On a more fundamental level the Dallah decision raises the question whether the New York Convention is fulfilling its objectives if national courts ruling on enforcement of Convention awards interpret Article V as permitting them to reopen and completely rehear challenges to a tribunal’s finding on the validity of the arbitration agreement, and hence its own jurisdiction. In this regard, some authorities have proposed amendments to the New York Convention, among them an amendment to Article V that would permit enforcement to be refused in “manifest cases only.” On a proper reading of the existing text of the Convention, read in light of its history and purposes, there is much to recommend the conclusion – not seriously pursued in Dallah – that Article V(1)(a) does not contemplate such de novo review of arbitrators’ jurisdictional decisions.


The question of whether section 103(2)(b) of the Act permitted the High Court to pay the tribunal’s decision greater deference warrants further consideration. At the least, however, Dallah highlights a possible divergence between the apparent pro-arbitration and pro-enforcement attitude of English law to arbitration, and the reality of practice before the English courts.

It is yet to be seen whether the Court of Appeal’s decision will be appealed to the House of Lords.
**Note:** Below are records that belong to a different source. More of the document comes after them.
File: config.mk
export PLATFORM = sky130hd
export DESIGN_NAME = psram_cfg_regs
export DESIGN_NICKNAME = d
export VERILOG_FILES = /design/src/hw/psram_bus_pkg.sv /design/src/hw/psram_cfg_regs.sv
export VERILOG_INCLUDE_DIRS = /design/src /design/src/include
export SDC_FILE = /design/constraint.sdc
export NUM_CORES = 1
export LEC_CHECK = 0
export BUFFER_PORTS_ARGS = -buffer_cell sky130_fd_sc_hd__buf_2
export CAP_MARGIN = 20
export CORE_AREA = 2 2 39 41
export DETAILED_ROUTE_END_ITERATION = 8
export DIE_AREA = 0 0 41 43
export GPL_ROUTABILITY_DRIVEN = 0
export PLACE_DENSITY = 0.35
export REMOVE_ABC_BUFFERS = 1
export SYNTH_ARGS = -nofsm -noshare
export SYNTH_HDL_FRONTEND = slang
export SYNTH_SLANG_ARGS = --single-unit
File: constraint.sdc
create_clock -name clk -period 0.8 [get_ports clk]
set_input_delay 0.24 -clock clk [delete_from_list [all_inputs] [get_ports clk]]
set_output_delay 0.24 -clock clk [all_outputs]
set_load 0.05 [all_outputs]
It is to be hoped, however, that there will be an appeal and that there will be an opportunity for the House to review and consider the important policy issues raised above, for the intervention of the English courts in this instance may be a harbinger of future disregard to the principles of judicial non-interference in arbitral proceedings and competence-competence.

Gary B. Born and Timothy Lindsay

[1] The English High Court recognized that this was a “distinguished tribunal.”